### Assignment
Count every line in this listing that has "placed". Reply with only the total.

### Supplied material
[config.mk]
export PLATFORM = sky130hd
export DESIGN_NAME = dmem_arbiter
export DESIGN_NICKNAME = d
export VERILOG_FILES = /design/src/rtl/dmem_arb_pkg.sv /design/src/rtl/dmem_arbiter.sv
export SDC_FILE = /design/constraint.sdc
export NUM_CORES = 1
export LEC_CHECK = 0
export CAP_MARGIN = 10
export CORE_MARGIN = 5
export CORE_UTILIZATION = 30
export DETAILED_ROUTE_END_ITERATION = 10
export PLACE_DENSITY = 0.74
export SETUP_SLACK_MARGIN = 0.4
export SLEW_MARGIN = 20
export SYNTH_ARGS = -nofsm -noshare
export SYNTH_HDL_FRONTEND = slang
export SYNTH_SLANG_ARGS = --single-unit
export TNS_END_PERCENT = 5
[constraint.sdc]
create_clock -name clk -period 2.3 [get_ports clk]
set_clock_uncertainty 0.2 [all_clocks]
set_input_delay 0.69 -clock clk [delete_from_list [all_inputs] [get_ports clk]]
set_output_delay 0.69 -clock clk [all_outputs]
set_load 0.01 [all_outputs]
...
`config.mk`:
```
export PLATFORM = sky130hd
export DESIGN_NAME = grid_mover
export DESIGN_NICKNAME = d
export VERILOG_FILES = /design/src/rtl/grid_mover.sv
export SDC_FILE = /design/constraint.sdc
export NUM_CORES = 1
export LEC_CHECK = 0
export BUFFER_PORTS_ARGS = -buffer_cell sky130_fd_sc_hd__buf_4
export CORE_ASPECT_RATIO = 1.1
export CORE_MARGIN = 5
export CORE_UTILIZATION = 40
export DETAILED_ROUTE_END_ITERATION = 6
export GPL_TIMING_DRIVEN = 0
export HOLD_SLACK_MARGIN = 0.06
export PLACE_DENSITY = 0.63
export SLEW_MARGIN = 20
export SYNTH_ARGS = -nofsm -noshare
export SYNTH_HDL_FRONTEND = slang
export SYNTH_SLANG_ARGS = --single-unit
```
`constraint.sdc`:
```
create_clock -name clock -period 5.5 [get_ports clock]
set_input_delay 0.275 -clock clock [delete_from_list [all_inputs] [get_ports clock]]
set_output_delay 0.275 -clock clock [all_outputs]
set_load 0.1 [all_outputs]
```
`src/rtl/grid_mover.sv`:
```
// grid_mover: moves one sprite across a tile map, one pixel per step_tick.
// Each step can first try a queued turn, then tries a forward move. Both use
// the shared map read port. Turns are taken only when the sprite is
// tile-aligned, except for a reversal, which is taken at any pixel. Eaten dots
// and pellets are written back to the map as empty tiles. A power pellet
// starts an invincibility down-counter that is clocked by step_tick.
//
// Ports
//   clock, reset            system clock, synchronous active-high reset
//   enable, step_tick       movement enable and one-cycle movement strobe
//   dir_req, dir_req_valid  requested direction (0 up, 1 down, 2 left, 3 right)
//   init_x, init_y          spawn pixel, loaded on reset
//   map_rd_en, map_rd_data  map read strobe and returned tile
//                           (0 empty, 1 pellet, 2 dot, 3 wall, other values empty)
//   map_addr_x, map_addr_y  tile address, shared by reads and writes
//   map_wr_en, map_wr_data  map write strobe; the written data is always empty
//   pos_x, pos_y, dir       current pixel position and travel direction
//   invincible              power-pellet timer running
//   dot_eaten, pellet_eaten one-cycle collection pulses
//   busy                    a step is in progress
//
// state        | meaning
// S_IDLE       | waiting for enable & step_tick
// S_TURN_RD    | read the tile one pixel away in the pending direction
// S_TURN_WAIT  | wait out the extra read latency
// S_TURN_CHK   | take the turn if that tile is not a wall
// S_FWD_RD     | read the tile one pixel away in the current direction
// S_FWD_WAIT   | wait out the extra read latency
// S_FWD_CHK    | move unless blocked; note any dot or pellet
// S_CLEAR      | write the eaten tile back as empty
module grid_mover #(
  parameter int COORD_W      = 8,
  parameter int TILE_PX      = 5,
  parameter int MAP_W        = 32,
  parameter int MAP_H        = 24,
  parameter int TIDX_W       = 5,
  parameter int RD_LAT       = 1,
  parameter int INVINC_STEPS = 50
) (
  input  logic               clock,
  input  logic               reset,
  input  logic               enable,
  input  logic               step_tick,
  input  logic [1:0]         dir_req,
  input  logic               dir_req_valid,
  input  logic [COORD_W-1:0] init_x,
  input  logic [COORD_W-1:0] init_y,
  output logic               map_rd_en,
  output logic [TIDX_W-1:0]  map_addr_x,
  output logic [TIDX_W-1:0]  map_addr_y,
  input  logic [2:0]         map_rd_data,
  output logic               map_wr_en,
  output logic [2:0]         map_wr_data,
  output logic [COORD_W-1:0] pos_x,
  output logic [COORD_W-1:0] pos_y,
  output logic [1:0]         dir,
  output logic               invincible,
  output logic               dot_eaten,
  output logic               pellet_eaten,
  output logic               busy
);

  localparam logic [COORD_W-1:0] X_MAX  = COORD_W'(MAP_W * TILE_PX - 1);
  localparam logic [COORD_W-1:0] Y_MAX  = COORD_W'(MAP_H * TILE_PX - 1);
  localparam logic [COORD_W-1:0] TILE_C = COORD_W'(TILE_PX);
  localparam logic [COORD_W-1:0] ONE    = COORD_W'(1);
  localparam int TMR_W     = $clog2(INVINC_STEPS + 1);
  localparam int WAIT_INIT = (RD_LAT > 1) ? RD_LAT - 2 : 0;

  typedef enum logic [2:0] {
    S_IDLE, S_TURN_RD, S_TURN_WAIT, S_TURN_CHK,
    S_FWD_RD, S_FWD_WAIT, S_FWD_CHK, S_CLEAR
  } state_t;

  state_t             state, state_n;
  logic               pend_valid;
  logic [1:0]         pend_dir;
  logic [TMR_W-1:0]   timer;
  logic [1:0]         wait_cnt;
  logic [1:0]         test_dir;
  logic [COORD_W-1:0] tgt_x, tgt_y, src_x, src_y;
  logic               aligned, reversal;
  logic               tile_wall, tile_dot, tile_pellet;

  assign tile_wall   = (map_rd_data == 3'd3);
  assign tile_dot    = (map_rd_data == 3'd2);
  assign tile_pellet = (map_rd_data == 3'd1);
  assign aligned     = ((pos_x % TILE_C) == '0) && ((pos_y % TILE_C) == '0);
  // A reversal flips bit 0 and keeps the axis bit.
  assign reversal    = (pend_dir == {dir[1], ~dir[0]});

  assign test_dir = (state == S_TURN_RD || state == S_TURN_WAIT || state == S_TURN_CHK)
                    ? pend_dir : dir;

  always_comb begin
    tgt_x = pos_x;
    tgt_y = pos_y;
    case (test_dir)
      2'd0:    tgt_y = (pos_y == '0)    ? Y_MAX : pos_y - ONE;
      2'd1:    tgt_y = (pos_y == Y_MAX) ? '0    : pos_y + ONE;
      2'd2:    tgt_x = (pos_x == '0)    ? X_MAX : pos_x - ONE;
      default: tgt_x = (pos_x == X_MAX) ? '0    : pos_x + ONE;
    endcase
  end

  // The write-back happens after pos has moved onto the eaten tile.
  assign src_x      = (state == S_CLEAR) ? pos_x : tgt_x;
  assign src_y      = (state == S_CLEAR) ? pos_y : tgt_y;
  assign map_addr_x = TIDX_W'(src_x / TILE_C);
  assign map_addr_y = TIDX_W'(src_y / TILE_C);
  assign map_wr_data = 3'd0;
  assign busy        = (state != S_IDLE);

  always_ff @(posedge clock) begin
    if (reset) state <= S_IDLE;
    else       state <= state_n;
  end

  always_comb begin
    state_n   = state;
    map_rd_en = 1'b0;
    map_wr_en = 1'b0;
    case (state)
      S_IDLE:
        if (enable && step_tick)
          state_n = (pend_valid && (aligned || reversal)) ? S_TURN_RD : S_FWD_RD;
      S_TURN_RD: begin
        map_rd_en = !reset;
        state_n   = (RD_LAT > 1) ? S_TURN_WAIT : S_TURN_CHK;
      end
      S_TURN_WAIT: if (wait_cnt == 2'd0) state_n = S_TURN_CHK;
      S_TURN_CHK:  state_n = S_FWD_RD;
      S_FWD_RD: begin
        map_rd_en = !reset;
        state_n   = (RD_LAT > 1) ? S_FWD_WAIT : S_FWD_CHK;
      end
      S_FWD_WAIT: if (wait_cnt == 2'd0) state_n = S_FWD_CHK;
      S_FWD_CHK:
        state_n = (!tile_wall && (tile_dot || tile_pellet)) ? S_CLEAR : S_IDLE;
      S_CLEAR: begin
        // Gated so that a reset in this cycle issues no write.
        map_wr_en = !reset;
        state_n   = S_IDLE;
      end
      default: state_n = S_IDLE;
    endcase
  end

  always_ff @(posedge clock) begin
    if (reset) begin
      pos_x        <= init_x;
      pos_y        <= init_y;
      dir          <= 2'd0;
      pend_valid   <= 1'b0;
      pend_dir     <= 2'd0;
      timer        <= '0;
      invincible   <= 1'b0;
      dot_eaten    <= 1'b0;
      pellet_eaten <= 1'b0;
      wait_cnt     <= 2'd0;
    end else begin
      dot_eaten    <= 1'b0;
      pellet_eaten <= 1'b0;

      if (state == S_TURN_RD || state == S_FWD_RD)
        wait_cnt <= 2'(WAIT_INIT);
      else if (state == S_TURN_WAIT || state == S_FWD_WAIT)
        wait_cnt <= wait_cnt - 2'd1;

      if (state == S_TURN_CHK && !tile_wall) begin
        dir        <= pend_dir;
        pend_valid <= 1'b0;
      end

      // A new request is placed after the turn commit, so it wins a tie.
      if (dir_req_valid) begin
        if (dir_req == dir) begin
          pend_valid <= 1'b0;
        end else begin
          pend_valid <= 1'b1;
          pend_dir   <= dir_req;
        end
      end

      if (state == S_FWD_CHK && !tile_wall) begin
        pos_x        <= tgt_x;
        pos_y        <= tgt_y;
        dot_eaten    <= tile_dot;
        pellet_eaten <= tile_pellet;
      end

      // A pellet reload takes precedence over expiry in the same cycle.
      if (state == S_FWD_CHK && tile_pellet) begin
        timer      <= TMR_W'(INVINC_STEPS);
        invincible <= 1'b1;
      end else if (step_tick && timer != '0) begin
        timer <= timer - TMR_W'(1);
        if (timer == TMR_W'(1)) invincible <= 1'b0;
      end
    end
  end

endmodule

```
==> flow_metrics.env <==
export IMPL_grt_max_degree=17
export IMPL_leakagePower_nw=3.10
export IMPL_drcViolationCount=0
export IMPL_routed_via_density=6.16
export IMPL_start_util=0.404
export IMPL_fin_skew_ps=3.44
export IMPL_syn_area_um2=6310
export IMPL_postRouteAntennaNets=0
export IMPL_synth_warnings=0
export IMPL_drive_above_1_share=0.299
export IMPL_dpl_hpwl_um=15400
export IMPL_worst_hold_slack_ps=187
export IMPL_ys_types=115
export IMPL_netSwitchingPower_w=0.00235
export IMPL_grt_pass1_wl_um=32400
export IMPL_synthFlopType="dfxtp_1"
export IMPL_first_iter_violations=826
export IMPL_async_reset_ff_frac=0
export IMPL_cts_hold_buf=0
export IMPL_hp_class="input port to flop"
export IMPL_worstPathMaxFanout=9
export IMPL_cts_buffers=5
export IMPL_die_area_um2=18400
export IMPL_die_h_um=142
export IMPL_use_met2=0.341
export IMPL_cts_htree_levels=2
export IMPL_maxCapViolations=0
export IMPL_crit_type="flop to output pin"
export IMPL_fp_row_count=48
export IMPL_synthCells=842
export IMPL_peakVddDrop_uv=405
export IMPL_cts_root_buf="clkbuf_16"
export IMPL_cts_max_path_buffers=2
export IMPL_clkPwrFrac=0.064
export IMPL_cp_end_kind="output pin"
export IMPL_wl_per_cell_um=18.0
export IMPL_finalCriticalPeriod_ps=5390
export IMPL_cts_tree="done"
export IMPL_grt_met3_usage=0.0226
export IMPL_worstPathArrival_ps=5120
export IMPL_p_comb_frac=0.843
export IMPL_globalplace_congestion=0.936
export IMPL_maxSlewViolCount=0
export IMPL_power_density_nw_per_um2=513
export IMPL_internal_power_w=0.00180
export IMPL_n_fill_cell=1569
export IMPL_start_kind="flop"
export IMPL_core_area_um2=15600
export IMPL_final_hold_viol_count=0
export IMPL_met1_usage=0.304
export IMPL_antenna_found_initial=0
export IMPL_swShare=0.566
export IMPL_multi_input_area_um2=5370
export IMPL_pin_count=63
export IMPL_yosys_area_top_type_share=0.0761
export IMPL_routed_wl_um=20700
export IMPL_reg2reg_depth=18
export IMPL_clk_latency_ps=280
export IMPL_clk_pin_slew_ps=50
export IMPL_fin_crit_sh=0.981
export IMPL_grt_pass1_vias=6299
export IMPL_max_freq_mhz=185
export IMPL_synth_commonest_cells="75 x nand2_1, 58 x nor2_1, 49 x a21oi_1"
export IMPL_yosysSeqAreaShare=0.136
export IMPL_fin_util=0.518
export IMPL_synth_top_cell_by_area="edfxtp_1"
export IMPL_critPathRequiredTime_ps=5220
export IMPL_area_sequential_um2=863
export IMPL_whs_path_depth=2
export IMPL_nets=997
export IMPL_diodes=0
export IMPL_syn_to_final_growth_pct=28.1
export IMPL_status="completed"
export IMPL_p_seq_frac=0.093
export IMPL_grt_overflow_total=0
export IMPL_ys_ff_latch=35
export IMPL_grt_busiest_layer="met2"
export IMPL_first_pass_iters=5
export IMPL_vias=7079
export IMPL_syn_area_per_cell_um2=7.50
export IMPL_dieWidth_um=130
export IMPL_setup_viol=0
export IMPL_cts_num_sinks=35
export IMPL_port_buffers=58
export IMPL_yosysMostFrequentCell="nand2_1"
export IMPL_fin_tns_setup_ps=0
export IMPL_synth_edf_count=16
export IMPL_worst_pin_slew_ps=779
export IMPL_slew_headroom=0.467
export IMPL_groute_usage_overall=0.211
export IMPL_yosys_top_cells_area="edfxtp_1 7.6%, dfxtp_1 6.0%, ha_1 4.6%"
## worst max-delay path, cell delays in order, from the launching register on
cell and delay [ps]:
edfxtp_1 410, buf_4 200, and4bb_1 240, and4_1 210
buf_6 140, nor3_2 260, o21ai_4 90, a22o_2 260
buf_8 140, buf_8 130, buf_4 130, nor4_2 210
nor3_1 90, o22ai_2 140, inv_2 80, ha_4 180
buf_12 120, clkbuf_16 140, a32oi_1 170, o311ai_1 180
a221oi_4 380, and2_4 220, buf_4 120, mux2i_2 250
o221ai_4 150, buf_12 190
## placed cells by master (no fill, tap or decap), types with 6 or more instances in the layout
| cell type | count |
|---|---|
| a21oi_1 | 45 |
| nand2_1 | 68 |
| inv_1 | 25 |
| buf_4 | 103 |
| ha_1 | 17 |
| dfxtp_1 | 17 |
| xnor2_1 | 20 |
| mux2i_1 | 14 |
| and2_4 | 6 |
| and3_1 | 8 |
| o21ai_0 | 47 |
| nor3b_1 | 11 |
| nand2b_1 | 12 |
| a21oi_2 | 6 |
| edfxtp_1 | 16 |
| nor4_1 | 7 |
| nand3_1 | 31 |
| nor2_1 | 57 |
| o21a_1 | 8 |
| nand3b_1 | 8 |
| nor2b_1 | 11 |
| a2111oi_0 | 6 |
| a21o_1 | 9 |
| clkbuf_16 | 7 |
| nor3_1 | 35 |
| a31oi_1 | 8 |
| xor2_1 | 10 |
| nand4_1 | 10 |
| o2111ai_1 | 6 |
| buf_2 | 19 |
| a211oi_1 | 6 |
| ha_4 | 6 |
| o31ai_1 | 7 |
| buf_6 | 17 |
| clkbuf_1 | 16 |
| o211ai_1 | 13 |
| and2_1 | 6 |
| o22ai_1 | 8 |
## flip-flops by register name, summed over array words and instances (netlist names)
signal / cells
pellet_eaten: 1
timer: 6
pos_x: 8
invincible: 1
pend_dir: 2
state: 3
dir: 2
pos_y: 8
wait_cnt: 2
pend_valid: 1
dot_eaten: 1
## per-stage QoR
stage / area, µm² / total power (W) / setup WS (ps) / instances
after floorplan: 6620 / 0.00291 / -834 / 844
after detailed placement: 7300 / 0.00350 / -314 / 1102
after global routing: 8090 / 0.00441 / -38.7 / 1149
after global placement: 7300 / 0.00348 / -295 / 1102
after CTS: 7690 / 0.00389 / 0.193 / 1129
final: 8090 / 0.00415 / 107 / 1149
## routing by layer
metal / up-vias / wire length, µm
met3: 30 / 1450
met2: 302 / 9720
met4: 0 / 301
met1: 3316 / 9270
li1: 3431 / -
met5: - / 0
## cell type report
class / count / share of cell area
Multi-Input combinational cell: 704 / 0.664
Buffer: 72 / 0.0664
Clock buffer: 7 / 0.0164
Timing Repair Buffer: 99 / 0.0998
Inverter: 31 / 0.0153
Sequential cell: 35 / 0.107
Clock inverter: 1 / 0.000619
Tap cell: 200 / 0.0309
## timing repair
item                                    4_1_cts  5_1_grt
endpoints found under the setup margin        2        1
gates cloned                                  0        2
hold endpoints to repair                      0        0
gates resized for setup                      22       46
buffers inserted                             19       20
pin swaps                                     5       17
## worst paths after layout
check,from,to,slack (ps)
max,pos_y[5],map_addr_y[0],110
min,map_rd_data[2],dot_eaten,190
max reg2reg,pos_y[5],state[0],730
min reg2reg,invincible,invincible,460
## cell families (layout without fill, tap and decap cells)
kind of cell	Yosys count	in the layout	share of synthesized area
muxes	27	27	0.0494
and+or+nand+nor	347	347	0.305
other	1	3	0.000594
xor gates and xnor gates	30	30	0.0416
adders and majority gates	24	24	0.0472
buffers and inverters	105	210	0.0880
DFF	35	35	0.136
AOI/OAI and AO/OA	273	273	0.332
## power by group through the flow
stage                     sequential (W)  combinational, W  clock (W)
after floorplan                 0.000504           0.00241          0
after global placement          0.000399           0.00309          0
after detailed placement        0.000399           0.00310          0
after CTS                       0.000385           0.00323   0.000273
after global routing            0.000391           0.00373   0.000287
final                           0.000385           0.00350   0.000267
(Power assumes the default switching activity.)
--
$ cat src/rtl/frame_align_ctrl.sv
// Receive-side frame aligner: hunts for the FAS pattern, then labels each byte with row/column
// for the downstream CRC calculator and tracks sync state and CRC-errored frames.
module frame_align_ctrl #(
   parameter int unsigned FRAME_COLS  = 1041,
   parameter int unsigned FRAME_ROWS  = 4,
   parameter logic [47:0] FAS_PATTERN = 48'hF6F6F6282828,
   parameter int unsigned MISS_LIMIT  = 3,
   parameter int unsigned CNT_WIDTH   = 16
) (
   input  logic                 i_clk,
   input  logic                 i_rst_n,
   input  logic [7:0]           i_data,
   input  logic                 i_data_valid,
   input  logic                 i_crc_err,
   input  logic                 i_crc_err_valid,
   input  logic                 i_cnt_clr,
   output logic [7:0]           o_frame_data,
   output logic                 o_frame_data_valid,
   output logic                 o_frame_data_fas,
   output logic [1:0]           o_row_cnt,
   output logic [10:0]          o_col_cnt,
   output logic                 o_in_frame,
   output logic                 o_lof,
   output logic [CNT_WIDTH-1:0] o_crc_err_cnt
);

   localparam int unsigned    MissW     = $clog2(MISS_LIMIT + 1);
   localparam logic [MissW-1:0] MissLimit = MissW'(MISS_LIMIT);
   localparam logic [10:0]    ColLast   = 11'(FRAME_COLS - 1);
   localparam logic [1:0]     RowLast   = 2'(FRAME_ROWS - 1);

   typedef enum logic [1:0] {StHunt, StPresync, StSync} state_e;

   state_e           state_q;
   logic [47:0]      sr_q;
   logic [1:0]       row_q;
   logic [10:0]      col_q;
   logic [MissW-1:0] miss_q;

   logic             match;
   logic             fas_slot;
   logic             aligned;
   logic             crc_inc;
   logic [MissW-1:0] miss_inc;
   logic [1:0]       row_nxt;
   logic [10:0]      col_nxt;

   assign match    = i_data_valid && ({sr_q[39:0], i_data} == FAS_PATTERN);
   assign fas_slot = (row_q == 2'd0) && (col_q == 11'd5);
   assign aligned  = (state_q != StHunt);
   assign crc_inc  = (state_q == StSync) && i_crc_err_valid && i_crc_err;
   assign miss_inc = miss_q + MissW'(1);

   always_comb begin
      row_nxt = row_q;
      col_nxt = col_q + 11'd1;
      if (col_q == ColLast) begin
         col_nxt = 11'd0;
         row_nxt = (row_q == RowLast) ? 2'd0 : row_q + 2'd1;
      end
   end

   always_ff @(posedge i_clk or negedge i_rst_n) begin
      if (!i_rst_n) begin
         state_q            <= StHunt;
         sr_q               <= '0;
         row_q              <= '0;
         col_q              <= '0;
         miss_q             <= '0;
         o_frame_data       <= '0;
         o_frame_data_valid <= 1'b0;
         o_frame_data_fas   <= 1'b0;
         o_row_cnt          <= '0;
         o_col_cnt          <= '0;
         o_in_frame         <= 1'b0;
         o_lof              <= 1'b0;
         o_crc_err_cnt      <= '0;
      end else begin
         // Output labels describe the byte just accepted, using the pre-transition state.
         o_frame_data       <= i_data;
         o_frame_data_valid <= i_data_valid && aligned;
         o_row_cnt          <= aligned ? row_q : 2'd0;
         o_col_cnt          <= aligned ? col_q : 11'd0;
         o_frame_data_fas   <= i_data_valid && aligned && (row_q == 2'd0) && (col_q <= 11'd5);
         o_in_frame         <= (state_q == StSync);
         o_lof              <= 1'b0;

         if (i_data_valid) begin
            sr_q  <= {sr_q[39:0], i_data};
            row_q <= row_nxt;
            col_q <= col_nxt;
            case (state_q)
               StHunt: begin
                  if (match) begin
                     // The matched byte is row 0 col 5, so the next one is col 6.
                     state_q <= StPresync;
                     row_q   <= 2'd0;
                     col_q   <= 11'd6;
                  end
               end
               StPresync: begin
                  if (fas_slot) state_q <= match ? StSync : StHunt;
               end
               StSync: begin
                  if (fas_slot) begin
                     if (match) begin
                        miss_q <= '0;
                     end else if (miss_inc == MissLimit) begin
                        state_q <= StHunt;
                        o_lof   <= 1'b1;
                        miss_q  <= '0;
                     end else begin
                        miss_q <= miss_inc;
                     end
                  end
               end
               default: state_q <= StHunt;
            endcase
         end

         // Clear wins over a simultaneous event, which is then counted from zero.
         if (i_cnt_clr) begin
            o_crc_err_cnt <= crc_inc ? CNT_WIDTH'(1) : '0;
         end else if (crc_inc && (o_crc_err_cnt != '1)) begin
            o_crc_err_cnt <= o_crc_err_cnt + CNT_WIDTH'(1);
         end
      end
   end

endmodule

### Task answer
2